Code analysis with maqao

Chapter 3.7 : Code analysis with maqao

Maqao is a program which analyses binaries and check if a given loop in a function is vectorized or not. If the number of load versus the number of write is efficient. Here is the maqao main page. You can download the binaries for Linux here.

Maqao can be used on the fly (such as Valgrind) but one of its powerfull funtionnalities allows us to analysis the binaries produced by the compiler without executing them. It is a static binary analysis performed by the cqa tool (Code Quality Analyser).

We will use one parameter :

fct-loops : specifies the name of the function to be analysed

The Maqao's cqa calls will be something like :

maqao.intel64 cqa fct-loops=MyFunction ./myBinary

The last parameter is always for the binary (it can be a library or a program).

Note : Maqao does not want to analyse a function if it has more than 8 branching. So you have to use it on kernel only (where the performance is needed).

Note : such as valgrind, Maqao will use the debugging symbols to give you feedback about the function and loops you want to analyse.

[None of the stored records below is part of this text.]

From an optimization exercise on the open Yosys and OpenROAD flow, aimed at small area, a short achievable clock period and few clock cycles per item; shortcuts taken in it are not production practice.
The RTL was checked by simulation tests, not by an equivalence proof against the original design.
Power figures rest on the tool's default switching activity, not on a simulated workload.

[flow/run.sh]
#!/bin/bash
# Own layout flow: the standard layout (standard.sh: standard synthesis,
# floorplan, place, CTS, route, finish) with one change: the buffers ORFS puts
# on every input and output port are sky130_fd_sc_hd__buf_1 cells instead of
# the default choice (clkdlybuf4s50_1, a slow and large delay buffer).
# Full make output goes to flow_standard.log in the work folder.
set -euo pipefail
cd "$(dirname "${BASH_SOURCE[0]}")/.."
export BUFFER_PORTS_ARGS="-buffer_cell sky130_fd_sc_hd__buf_1"
status=0
bash standard.sh > flow_standard.log 2>&1 || status=$?
tail -n 20 flow_standard.log
exit $status
[standard.sh]
#!/bin/bash
# synth_recipe.tcl (not shown) runs the flow's synth.tcl, then flattens the netlist and writes it again
# the make line also repeats each setting of config.mk as NAME=value (left out here)
make -C /OpenROAD-flow-scripts/flow DESIGN_CONFIG=/design/flow/config.mk WORK_HOME=/design/flow/orfs CLKGATE_MAP_FILE= SYNTH_SCRIPT=/design/flow/synth_recipe.tcl "${@:-finish}"
[config.mk]
export PLATFORM = sky130hd
export DESIGN_NAME = ex_mdu
export DESIGN_NICKNAME = ex_mdu
export VERILOG_FILES = /design/flow/design.v
export SDC_FILE = /design/flow/constraint.sdc
export NUM_CORES = 4
export LEC_CHECK = 0
export CAP_MARGIN = 20
export CORE_MARGIN = 2
export CORE_UTILIZATION = 40
export SLEW_MARGIN = 20
[constraint.sdc]
create_clock -name core_clock -period 110.0 [get_ports {clk}]
set_input_delay 22.0000 -clock core_clock [delete_from_list [all_inputs] [get_ports {clk}]]
set_output_delay 22.0000 -clock core_clock [all_outputs]
set_load 0.01 [all_outputs]
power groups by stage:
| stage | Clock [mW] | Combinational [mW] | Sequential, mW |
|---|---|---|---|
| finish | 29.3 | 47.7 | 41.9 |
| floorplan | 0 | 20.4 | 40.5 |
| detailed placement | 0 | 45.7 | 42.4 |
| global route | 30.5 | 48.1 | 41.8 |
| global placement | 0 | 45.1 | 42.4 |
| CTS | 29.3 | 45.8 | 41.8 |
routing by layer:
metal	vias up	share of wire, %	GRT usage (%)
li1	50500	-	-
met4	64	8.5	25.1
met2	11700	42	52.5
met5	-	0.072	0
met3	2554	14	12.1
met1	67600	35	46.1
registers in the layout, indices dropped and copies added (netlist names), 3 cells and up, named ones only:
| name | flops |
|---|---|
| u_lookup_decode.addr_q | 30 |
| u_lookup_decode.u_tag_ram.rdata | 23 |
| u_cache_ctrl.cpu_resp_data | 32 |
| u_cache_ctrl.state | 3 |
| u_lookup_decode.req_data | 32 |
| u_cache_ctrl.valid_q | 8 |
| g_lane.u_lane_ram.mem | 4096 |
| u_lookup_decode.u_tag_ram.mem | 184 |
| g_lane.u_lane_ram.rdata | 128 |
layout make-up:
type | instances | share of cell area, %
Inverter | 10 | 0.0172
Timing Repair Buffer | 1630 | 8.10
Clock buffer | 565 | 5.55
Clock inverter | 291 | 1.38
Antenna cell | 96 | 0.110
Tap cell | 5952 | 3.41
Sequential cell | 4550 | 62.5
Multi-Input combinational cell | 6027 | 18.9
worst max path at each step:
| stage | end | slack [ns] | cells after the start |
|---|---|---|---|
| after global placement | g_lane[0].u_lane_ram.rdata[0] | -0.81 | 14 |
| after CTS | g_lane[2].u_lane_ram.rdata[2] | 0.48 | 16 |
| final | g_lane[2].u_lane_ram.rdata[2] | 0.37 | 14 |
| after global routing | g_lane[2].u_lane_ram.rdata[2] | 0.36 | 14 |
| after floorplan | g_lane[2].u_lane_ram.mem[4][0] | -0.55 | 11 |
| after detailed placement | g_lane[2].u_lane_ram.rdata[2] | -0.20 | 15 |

The report of Maqao will give several information :

Composition and unrolling : is the loop vectorized ? is there some peel or tail
Code clean check : is there some bottlenecks ? can be due to scalar instruction
Vectorization : is the code vectorized ? but in detail with number of read vs number of write
Workaround : tricks to speed up execution (is it possible to change the data structure or the compilation option ?)
Execution units bottlenecks : list of the bottlenecks of the code

Note : For each workaround, Maqao will try to evaluate the speed up of the change it suggests. But generally, this evaluation does not take account the CPU pipeline, so the real speed up can be different.

In the advanced mode, other informations are available :

Complex instructions : list of complex instructions
Arithmetic intensity : compute the arithmetic intensity of the computations
Unroll opportunity : is it possible to unroll the loop
Assembler instruction : detail of the binary implementation
Vectorization ratios : ratio of vectorized and not vectorized computation
Vector efficiency ratios : is the vectoisation efficient ? (with detail for each operator)
Cycles and memory resources usage : do you use well the L1 cache ?

Generally, the default report is fine, but the complete report is important for a ninja programmer. In the following we will take a look at both report but in our case the advanced report is really good to estimate what is going one and why this compilation is better than this one.

Sections Vector efficiency ratios and Cycles and memory resources usage will be particularly important for us to evaluate the efficiency of our functions.